The reconciliation ceremony has not been held, but in recent days hundreds of Afghan army and police forces have been inching along the perilous road to Kamdesh to link up with Sadiq. Taliban commanders have been assembling a force to stop them.

Brown said he does not know exactly what to make of the maneuvering, although he detects signs of progress. "The momentum change has been significant," he wrote in an e-mail.

He expects to be home in Colorado in about two weeks. Kamdesh will be a new commander's fight.

The usual problem of being there only so many months, learning enough to start working the situation, and then being yanked out just as things might mature into something better.  Here, they don't for reasons beyond Brown's control.

Nice reporting by Jaffe, showing the great difficulty and complexity of the task, but also highlighting, in an anecdotal way, how Afghanistan probably won't work out, COIN-wise, like Iraq.  Just too many competitors fighting for influence in a zero-sum manner.

12:02AM

Private contractors as spies? Welcome to the frontier

The gist from the NYT story:

Top military officials have continued to rely on a secret network of private spies who have produced hundreds of reports from deep inside Afghanistan and Pakistan, according to American officials and businessmen, despite concerns among some in the military about the legality of the operation.

Earlier this year, government officials admitted that the military had sent a group of former Central Intelligence Agency officers and retired Special Operations troops into the region to collect information — some of which was used to track and kill people suspected of being militants. Many portrayed it as a rogue operation that had been hastily shut down once an investigation began.

But interviews with more than a dozen current and former government officials and businessmen, and an examination of government documents, tell a different a story.
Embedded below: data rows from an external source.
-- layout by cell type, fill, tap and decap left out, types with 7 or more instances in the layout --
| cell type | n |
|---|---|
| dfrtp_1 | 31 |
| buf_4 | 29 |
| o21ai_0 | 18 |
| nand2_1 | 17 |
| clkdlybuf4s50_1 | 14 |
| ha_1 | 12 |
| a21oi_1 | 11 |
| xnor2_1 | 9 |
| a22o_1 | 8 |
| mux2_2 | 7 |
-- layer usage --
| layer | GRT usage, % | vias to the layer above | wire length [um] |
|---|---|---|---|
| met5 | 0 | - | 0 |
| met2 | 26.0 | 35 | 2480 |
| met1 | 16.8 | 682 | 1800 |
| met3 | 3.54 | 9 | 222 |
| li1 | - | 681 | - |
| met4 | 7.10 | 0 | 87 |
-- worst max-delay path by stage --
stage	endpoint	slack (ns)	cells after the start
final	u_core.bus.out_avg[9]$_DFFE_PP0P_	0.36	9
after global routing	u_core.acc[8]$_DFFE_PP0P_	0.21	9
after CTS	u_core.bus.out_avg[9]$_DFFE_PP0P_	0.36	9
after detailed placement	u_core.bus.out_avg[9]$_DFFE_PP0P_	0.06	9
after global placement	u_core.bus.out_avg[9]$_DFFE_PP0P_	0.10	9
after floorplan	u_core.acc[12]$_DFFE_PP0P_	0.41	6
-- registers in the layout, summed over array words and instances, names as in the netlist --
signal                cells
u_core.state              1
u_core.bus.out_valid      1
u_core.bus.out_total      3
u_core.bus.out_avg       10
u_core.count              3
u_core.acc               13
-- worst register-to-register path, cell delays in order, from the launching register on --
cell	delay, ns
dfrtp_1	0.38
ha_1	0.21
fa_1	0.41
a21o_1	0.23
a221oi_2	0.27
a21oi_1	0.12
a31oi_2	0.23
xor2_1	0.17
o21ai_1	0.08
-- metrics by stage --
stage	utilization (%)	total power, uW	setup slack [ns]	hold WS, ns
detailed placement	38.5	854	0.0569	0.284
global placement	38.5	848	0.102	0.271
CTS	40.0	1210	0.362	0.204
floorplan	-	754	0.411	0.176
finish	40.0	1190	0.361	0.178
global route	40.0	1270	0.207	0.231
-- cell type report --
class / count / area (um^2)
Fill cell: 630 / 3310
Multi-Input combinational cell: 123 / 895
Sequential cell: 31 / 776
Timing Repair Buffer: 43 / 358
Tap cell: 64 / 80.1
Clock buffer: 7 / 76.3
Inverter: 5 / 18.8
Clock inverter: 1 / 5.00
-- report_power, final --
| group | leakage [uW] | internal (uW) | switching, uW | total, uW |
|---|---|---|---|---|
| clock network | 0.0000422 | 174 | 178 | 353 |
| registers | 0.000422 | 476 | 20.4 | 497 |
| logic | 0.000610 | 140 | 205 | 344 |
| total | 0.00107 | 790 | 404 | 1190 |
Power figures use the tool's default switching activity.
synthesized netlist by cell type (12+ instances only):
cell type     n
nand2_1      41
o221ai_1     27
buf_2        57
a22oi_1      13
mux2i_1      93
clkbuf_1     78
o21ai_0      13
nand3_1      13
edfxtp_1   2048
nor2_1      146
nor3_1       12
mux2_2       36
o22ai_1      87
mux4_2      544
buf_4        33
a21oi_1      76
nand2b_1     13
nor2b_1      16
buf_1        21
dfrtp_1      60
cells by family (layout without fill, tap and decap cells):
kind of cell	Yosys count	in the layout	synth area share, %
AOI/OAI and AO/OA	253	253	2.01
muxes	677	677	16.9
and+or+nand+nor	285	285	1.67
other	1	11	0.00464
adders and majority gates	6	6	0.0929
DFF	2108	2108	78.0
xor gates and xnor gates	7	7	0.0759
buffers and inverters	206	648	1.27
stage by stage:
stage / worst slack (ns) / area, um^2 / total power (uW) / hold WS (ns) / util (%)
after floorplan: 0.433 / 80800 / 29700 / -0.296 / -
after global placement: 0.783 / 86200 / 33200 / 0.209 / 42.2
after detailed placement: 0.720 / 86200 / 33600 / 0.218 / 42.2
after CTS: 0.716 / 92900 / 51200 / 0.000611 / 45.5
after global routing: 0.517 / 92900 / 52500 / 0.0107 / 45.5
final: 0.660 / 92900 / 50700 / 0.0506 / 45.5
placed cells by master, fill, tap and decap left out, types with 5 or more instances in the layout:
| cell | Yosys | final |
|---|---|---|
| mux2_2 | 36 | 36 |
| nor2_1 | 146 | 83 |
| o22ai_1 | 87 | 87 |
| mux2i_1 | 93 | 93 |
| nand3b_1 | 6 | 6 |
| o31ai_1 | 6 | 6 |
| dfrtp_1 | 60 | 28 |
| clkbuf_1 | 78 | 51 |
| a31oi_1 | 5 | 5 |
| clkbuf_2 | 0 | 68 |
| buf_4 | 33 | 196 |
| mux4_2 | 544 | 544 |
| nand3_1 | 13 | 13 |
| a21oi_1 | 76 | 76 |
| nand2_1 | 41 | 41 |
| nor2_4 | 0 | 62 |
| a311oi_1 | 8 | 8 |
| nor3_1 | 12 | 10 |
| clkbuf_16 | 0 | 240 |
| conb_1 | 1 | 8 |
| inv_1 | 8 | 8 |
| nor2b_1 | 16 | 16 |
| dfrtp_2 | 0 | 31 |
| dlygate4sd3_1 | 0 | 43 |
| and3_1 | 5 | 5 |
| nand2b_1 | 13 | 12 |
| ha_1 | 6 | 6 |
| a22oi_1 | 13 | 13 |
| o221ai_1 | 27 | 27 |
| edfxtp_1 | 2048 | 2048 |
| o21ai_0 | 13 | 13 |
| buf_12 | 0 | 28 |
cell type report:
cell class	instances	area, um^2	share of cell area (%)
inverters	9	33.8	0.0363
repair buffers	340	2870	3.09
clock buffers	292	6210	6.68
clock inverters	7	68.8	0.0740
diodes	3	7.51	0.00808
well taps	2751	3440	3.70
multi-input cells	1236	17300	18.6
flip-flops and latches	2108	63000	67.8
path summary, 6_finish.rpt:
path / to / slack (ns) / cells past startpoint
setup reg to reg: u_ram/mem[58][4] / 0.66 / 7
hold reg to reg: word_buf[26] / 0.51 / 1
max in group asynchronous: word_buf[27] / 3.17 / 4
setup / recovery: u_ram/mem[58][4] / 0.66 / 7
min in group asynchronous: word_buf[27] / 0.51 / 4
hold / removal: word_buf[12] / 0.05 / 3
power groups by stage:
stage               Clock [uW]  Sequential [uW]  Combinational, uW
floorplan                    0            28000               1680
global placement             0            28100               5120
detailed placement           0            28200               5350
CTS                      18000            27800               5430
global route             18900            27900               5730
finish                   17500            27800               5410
==> src/rtl/i2c_pkg.sv <==
// Shared types and constants for the I2C target receiver.
package i2c_pkg;
  typedef enum logic [2:0] {
    IDLE, ADDR, ADDR_ACK, DATA, STRETCH, DATA_ACK, IGNORE
  } tgt_state_t;

  localparam logic I2C_RW_WRITE = 1'b0;
  localparam logic I2C_ACK      = 1'b0;

  typedef logic [7:0] i2c_byte_t;
endpackage

==> src/rtl/i2c_line_filter.sv <==
// One bus line: 2-FF synchronizer, optional counter glitch filter
// (I2C_TGT_FILTER_EN), and edge pulses from current vs previous level.
module i2c_line_filter #(
  parameter int FILT = 4
) (
  input  logic clk,
  input  logic rst,
  input  logic din,
  output logic level,
  output logic rise,
  output logic fall
);
  logic [1:0] sync;
  logic       lvl_q;

  // Lines idle high, so reset to 1 to avoid a false edge after reset.
  always_ff @(posedge clk or posedge rst) begin
    if (rst) sync <= 2'b11;
    else     sync <= {sync[0], din};
  end

`ifdef I2C_TGT_FILTER_EN
  localparam int CW = $clog2(FILT + 1);
  logic [CW-1:0] cnt;
  logic          flt;

  // Level follows the input only after FILT consecutive differing samples.
  always_ff @(posedge clk or posedge rst) begin
    if (rst) begin
      cnt <= '0;
      flt <= 1'b1;
    end else if (sync[1] == flt) begin
      cnt <= '0;
    end else if (cnt == CW'(FILT - 1)) begin
      flt <= sync[1];
      cnt <= '0;
    end else begin
      cnt <= cnt + 1'b1;
    end
  end
  assign level = flt;
`else
  logic unused_filt;
  assign unused_filt = (FILT > 0);
  assign level = sync[1];
`endif

  always_ff @(posedge clk or posedge rst) begin
    if (rst) lvl_q <= 1'b1;
    else     lvl_q <= level;
  end

  assign rise = level & ~lvl_q;
  assign fall = ~level & lvl_q;
endmodule

==> src/rtl/i2c_target_rx.sv <==
// I2C write-only target: address match, byte receive, clock stretch until the
// consumer takes each byte, then ACK. Input filter via I2C_TGT_FILTER_EN.
module i2c_target_rx
  import i2c_pkg::*;
#(
  parameter int TSU  = 8,
  parameter int FILT = 4
) (
  input  logic       clk,
  input  logic       rst,
  input  logic       scl_in,
  input  logic       sda_in,
  input  logic [6:0] own_addr,
  output logic       scl_oe,
  output logic       sda_oe,
  output logic [7:0] rx_data,
  output logic       rx_valid,
  input  logic       rx_ready,
  output logic       rx_first,
  output logic       stop_det,
  output logic       busy
);
  localparam int TW = $clog2(TSU + 1);

  logic scl_lvl, scl_rise_raw, scl_fall_raw;
  logic sda_lvl, sda_rise, sda_fall;

  i2c_line_filter #(.FILT(FILT)) u_scl (
    .clk(clk), .rst(rst), .din(scl_in),
    .level(scl_lvl), .rise(scl_rise_raw), .fall(scl_fall_raw)
  );

  i2c_line_filter #(.FILT(FILT)) u_sda (
    .clk(clk), .rst(rst), .din(sda_in),
    .level(sda_lvl), .rise(sda_rise), .fall(sda_fall)
  );

  // While we hold SCL low our own pull-down must not look like bus clocking.
  logic scl_rise, scl_fall, start_c, stop_c;
  assign scl_rise = scl_rise_raw & ~scl_oe;
  assign scl_fall = scl_fall_raw & ~scl_oe;
  assign start_c  = sda_fall & scl_lvl;
  assign stop_c   = sda_rise & scl_lvl;

  tgt_state_t    state;
  logic [2:0]    bit_cnt;
  i2c_byte_t     shreg;
  i2c_byte_t     shift_next;
  logic          byte_full;
  logic          first_flag;
  logic [TW-1:0] tsu_cnt;

  assign shift_next = {shreg[6:0], sda_lvl};

  always_ff @(posedge clk or posedge rst) begin
    if (rst) begin
      state      <= IDLE;
      bit_cnt    <= '0;
      shreg      <= '0;
      byte_full  <= 1'b0;
      first_flag <= 1'b0;
      tsu_cnt    <= '0;
      scl_oe     <= 1'b0;
      sda_oe     <= 1'b0;
      rx_data    <= '0;
      rx_valid   <= 1'b0;
      rx_first   <= 1'b0;
      stop_det   <= 1'b0;
      busy       <= 1'b0;
    end else begin
      stop_det <= 1'b0;
      if (rx_valid && rx_ready) rx_valid <= 1'b0;

      if (start_c || stop_c) begin
        // A pending rx byte survives; only bus-side state is dropped.
        scl_oe    <= 1'b0;
        sda_oe    <= 1'b0;
        busy      <= 1'b0;
        bit_cnt   <= '0;
        byte_full <= 1'b0;
        tsu_cnt   <= '0;
        stop_det  <= stop_c;
        state     <= stop_c ? IDLE : ADDR;
      end else begin
        case (state)
          IDLE: ;

          ADDR: if (scl_rise) begin
            shreg   <= shift_next;
            bit_cnt <= bit_cnt + 1'b1;
            if (bit_cnt == 3'd7) begin
              if (shift_next[7:1] == own_addr && shift_next[0] == I2C_RW_WRITE) begin
                busy  <= 1'b1;
                state <= ADDR_ACK;
              end else begin
                state <= IGNORE;
              end
            end
          end

          ADDR_ACK: if (scl_fall) begin
            if (!sda_oe) begin
              sda_oe <= 1'b1;
            end else begin
              sda_oe     <= 1'b0;
              bit_cnt    <= '0;
              byte_full  <= 1'b0;
              first_flag <= 1'b1;
              state      <= DATA;
            end
          end

          DATA: begin
            if (scl_rise) begin
              shreg   <= shift_next;
              bit_cnt <= bit_cnt + 1'b1;
              if (bit_cnt == 3'd7) byte_full <= 1'b1;
            end else if (scl_fall && byte_full) begin
              scl_oe     <= 1'b1;
              rx_data    <= shreg;
              rx_first   <= first_flag;
              rx_valid   <= 1'b1;
              first_flag <= 1'b0;
              byte_full  <= 1'b0;
              tsu_cnt    <= '0;
              state      <= STRETCH;
            end
          end

          // sda_oe doubles as "byte taken, ACK setup time running".
          STRETCH: begin
            if (rx_valid && rx_ready) begin
              sda_oe <= 1'b1;
            end else if (sda_oe) begin
              if (tsu_cnt == TW'(TSU - 1)) begin
                scl_oe <= 1'b0;
                state  <= DATA_ACK;
              end else begin
                tsu_cnt <= tsu_cnt + 1'b1;
              end
            end
          end

          DATA_ACK: if (scl_fall) begin
            sda_oe  <= 1'b0;
            bit_cnt <= '0;
            state   <= DATA;
          end

          IGNORE: ;

          default: state <= IDLE;
        endcase
      end
    end
  end
endmodule
==> config.mk <==
export PLATFORM = sky130hd
export DESIGN_NAME = i2c_target_rx
export DESIGN_NICKNAME = d
export VERILOG_FILES = /design/src/rtl/i2c_pkg.sv /design/src/rtl/i2c_line_filter.sv /design/src/rtl/i2c_target_rx.sv
export SDC_FILE = /design/constraint.sdc
export NUM_CORES = 1
export LEC_CHECK = 0
export CAP_MARGIN = 30
export CORE_MARGIN = 1
export CORE_UTILIZATION = 49
export CTS_CLUSTER_SIZE = 25
export DETAILED_ROUTE_END_ITERATION = 12
export GPL_TIMING_DRIVEN = 0
export PLACE_DENSITY_LB_ADDON = 0.05
export SLEW_MARGIN = 20
export SYNTH_ARGS = -nofsm -noshare
export SYNTH_HDL_FRONTEND = slang
export SYNTH_SLANG_ARGS = --single-unit
==> constraint.sdc <==
create_clock -name clk -period 3.7 [get_ports clk]
set_clock_uncertainty 0.2 [all_clocks]
set_input_delay 1.11 -clock clk [delete_from_list [all_inputs] [get_ports clk]]
set_output_delay 1.11 -clock clk [all_outputs]
set_load 0.05 [all_outputs]
* Word level (Yosys, flattened, before mapping) *
Cells that the tools add are included.

storage, ports and cells
  register bits = 40
  latch bits = 0
  bits in writable memories = 0
  ROM bits = 0
  bits of input ports = 12
  output and inout bits = 14
  word-level logic and storage cells = 151
  memories kept = 0

operators by class
  add/sub/neg operators = 2
  $mul = 0
  div/mod/pow operators = 0
  order comparisons = 0
  eq/ne operators = 29
  shifts and indexed selects = 0
  multiplexer cells = 62
  bitwise operators = 15
  reductions and logical operators = 26

operator list
  kind                                                              number
  3-bit two-way mux                                                 17
  3-bit != test (second input constant)                             12
  1-bit two-way mux                                                 32
  4-bit two-way mux                                                 6
  3-bit case mux with 6 select lines                                1
  6-bit AND reduction                                               3
  3-bit == test (second input constant)                             4
  4-bit AND reduction                                               3
  11-bit AND reduction                                              1
  5-bit AND reduction                                               2
  2-bit nonzero test                                                5
  3-bit case mux with 3 select lines                                1
  1-bit AND                                                         8
  2-bit != test (second input constant)                             4
  4-bit != test (second input constant)                             2
  4-bit case mux with 2 select lines                                1
  4-bit nonzero test                                                2
  7-bit == test                                                     1
  1-bit NOT                                                         7
  3-bit by 2-bit == test with 1-bit output (second input constant)  2
  1-bit case mux with 2 select lines                                3
  3-bit nonzero test                                                2
  4-bit by 1-bit adder with 4-bit output (second input constant)    1
  4-bit by 3-bit == test with 1-bit output (second input constant)  1
  10 further kinds                                                  13

* Logic depth before layout (Yosys ltp) *
Gate-level depths: netlist (run 1).

  word-level depth = 8
  gate-level depth with buffers = 6
  depth with buffers taken out = 6

* Modules after synthesis *
Synthesis (run 1) repeated with hierarchy kept, for this count alone.

unflattened totals
  cells, all modules = 174
  area total of the unflattened synthesis = 1,973.1 µm²

modules (own cells, without submodules)
  module           instances  cells an instance  area each (µm²)  seq. area each (µm²)
  i2c_target_rx    1          162                1,778.0          850.8
  i2c_line_filter  2          6                  97.6             78.8

* Least setup slack after synthesis (run 1) *
Ideal clock, no wire load.

  path type = in2reg
  from = input port rx_ready
  to = register tsu_cnt[3]
  library setup time = 0.069 ns
  data arrival time = 2.135 ns
  required time = 3.431 ns
  slack = 1.296 ns
  stages on the path = 5
  buffers on the path = 0
  path through = a21boi_1 > nor2_2 > o21a_4 > or4_1 > nand3_1

between the ends
  word-level cells in the longest chain between the ends = 3

RTL lines
  item                                  line                  text
  from (decl)                           i2c_target_rx.sv:18   input logic rx_ready,
  1-bit logical AND                     i2c_target_rx.sv:132  if (rx_valid && rx_ready) begin
  3-bit != test (no source line)        -
  6-bit AND reduction (no source line)  -
  to (signal assigned)                  i2c_target_rx.sv:139  tsu_cnt <= tsu_cnt + 1'b1;
  to (decl)                             i2c_target_rx.sv:51   logic [TW-1:0] tsu_cnt;

No other way between the ends.
A chain may end at the register's enable or synchronous reset.

* Worst setup path in the final report (run 1) *
  from = register scl_oe
  to = output port scl_oe

RTL lines
  item                    line                  text
  from (decl)             i2c_target_rx.sv:14   output logic scl_oe,
  from (signal assigned)  i2c_target_rx.sv:63   scl_oe <= 1'b0;
  from (signal assigned)  i2c_target_rx.sv:76   scl_oe <= 1'b0;
  from (signal assigned)  i2c_target_rx.sv:119  scl_oe <= 1'b1;

No word-level cell between the ends.

==> results of run 1 <==
cell usage in the layout (no fill, tap or decap), types with 2 or more instances in the layout:
| master | count |
|---|---|
| dfrtp_1 | 34 |
| clkdlybuf4s50_1 | 25 |
| mux2_2 | 18 |
| nand2_1 | 14 |
| nand3_1 | 7 |
| o21ai_0 | 6 |
| nor2_1 | 6 |
| dfstp_2 | 6 |
| inv_1 | 5 |
| xnor2_1 | 5 |
| clkbuf_8 | 5 |
| nand3b_1 | 4 |
| buf_2 | 4 |
| nor3b_1 | 4 |
| clkbuf_1 | 3 |
| xor2_1 | 3 |
| a21oi_1 | 3 |
| and3_1 | 3 |
| a31oi_1 | 3 |
| mux2i_1 | 3 |
| ha_1 | 3 |
| buf_4 | 2 |
| and3b_1 | 2 |
| nor2b_1 | 2 |
| mux2_1 | 2 |
| o22ai_1 | 2 |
Not only are the networks still operating, their detailed reports on subjects like the workings of the Taliban leadership in Pakistan and the movements of enemy fighters in southern Afghanistan are also submitted almost daily to top commanders and have become an important source of intelligence.

The American military is largely prohibited from operating inside Pakistan. And under Pentagon rules, the army is not allowed to hire contractors for spying.

Military officials said that when Gen. David H. Petraeus, the top commander in the region, signed off on the operation in January 2009, there were prohibitions against intelligence gathering, including hiring agents to provide information about enemy positions in Pakistan. The contractors were supposed to provide only broad information about the political and tribal dynamics in the region, and information that could be used for “force protection,” they said.

Some Pentagon officials said that over time the operation appeared to morph into traditional spying activities. And they pointed out that the supervisor who set up the contractor network, Michael D. Furlong, was now under investigation.

The private players were organized under a Lockheed Martin contract.  Why resort to this effort?

The private contractor network was born in part out of frustration with the C.I.A. and the military intelligence apparatus. There was a belief by some officers that the C.I.A. was too risk averse, too reliant on Pakistan’s spy service and seldom able to provide the military with timely information to protect American troops. In addition, the military has complained that it is not technically allowed to operate in Pakistan, whose government is willing to look the other way and allow C.I.A. spying but not the presence of foreign troops.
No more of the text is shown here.